■ Brief:
Copy verbatim the block of lines in the entries below whose first line contains "export PLATFORM = sky130hd" and whose last line contains "export IMPL_period_share_pct=28.66". Leave out all other lines.

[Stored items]
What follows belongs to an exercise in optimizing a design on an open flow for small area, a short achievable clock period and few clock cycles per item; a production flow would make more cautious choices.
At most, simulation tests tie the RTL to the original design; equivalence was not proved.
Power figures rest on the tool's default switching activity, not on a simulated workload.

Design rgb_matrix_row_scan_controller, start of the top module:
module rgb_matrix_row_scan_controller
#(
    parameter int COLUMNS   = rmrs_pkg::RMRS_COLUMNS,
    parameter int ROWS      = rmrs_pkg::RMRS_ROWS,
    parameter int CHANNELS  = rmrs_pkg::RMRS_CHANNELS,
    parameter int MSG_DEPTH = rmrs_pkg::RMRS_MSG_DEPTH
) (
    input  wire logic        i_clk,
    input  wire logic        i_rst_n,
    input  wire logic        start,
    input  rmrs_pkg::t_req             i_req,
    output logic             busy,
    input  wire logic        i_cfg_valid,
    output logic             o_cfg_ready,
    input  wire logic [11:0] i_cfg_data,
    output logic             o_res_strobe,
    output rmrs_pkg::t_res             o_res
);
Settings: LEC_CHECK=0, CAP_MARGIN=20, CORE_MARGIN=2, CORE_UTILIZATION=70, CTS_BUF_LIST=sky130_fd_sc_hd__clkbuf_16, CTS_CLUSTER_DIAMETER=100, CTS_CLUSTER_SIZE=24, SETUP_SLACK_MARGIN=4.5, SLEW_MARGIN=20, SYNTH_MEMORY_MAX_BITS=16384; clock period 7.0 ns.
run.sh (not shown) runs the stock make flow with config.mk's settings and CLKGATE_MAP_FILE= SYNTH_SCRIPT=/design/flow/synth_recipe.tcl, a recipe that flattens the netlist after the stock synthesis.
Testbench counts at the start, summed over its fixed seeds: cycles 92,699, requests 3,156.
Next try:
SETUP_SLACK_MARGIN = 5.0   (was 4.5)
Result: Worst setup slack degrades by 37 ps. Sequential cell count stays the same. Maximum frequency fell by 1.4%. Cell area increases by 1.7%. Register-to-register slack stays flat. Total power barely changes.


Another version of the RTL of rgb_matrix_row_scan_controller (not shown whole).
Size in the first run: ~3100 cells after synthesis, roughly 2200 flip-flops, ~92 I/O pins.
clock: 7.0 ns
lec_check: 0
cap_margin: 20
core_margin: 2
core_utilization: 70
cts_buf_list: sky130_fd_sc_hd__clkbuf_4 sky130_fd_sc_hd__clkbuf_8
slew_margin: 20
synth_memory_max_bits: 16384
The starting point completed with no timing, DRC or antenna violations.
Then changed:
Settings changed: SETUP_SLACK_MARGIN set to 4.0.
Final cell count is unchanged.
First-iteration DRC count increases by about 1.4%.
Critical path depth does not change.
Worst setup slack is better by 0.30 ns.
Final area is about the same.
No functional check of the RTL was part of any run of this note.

...

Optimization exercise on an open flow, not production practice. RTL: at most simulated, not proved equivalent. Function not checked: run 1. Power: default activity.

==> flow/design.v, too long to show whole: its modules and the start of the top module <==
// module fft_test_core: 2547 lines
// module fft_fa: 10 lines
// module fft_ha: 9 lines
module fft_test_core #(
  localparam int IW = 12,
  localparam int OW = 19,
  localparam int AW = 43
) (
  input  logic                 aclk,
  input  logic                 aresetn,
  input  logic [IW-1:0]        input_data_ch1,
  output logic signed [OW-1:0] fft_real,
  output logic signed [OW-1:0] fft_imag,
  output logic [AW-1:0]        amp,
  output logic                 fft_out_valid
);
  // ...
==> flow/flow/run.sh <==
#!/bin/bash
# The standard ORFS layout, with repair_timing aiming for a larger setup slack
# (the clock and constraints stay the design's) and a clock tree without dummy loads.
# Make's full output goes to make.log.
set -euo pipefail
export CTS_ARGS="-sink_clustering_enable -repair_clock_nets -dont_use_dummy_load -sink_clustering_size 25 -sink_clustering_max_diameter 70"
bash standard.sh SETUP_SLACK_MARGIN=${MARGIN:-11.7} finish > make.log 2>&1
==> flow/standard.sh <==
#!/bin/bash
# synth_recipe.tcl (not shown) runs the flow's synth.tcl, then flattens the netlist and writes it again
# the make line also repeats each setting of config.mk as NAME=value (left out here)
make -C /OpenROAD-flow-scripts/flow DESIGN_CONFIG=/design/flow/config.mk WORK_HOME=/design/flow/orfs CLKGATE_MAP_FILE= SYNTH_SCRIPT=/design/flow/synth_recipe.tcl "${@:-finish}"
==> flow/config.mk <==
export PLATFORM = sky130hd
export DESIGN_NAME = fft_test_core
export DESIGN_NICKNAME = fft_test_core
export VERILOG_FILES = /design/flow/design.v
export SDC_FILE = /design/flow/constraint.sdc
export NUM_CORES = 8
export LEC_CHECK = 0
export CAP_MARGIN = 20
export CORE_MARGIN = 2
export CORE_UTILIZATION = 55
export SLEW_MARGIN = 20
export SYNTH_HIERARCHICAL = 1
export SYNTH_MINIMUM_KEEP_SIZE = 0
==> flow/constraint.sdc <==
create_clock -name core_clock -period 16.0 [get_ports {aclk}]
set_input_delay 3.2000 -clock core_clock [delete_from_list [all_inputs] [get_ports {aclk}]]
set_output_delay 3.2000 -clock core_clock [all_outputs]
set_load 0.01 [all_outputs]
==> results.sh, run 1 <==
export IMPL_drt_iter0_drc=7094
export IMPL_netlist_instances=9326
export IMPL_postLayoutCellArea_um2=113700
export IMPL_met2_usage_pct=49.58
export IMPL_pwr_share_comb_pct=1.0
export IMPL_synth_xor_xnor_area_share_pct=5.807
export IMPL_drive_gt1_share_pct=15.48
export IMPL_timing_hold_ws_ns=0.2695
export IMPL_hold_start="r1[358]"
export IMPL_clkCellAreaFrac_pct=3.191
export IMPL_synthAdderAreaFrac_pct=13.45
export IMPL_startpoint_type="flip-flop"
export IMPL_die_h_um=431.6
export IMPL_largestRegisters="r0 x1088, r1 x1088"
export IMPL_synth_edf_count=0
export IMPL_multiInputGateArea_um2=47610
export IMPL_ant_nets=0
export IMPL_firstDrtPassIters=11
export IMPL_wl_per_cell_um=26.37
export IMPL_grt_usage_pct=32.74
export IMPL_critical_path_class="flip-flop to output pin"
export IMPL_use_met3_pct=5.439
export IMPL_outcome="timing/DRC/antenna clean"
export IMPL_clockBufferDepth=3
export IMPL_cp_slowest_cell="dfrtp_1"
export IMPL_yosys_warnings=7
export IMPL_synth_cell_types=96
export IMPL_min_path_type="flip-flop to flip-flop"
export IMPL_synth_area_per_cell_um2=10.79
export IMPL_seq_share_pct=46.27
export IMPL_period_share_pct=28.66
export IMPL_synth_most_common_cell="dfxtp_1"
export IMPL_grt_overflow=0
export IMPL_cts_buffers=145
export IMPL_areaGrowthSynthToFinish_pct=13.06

■ Your solution:
export PLATFORM = sky130hd
export DESIGN_NAME = fft_test_core
export DESIGN_NICKNAME = fft_test_core
export VERILOG_FILES = /design/flow/design.v
export SDC_FILE = /design/flow/constraint.sdc
export NUM_CORES = 8
export LEC_CHECK = 0
export CAP_MARGIN = 20
export CORE_MARGIN = 2
export CORE_UTILIZATION = 55
export SLEW_MARGIN = 20
export SYNTH_HIERARCHICAL = 1
export SYNTH_MINIMUM_KEEP_SIZE = 0
==> flow/constraint.sdc <==
create_clock -name core_clock -period 16.0 [get_ports {aclk}]
set_input_delay 3.2000 -clock core_clock [delete_from_list [all_inputs] [get_ports {aclk}]]
set_output_delay 3.2000 -clock core_clock [all_outputs]
set_load 0.01 [all_outputs]
==> results.sh, run 1 <==
export IMPL_drt_iter0_drc=7094
export IMPL_netlist_instances=9326
export IMPL_postLayoutCellArea_um2=113700
export IMPL_met2_usage_pct=49.58
export IMPL_pwr_share_comb_pct=1.0
export IMPL_synth_xor_xnor_area_share_pct=5.807
export IMPL_drive_gt1_share_pct=15.48
export IMPL_timing_hold_ws_ns=0.2695
export IMPL_hold_start="r1[358]"
export IMPL_clkCellAreaFrac_pct=3.191
export IMPL_synthAdderAreaFrac_pct=13.45
export IMPL_startpoint_type="flip-flop"
export IMPL_die_h_um=431.6
export IMPL_largestRegisters="r0 x1088, r1 x1088"
export IMPL_synth_edf_count=0
export IMPL_multiInputGateArea_um2=47610
export IMPL_ant_nets=0
export IMPL_firstDrtPassIters=11
export IMPL_wl_per_cell_um=26.37
export IMPL_grt_usage_pct=32.74
export IMPL_critical_path_class="flip-flop to output pin"
export IMPL_use_met3_pct=5.439
export IMPL_outcome="timing/DRC/antenna clean"
export IMPL_clockBufferDepth=3
export IMPL_cp_slowest_cell="dfrtp_1"
export IMPL_yosys_warnings=7
export IMPL_synth_cell_types=96
export IMPL_min_path_type="flip-flop to flip-flop"
export IMPL_synth_area_per_cell_um2=10.79
export IMPL_seq_share_pct=46.27
export IMPL_period_share_pct=28.66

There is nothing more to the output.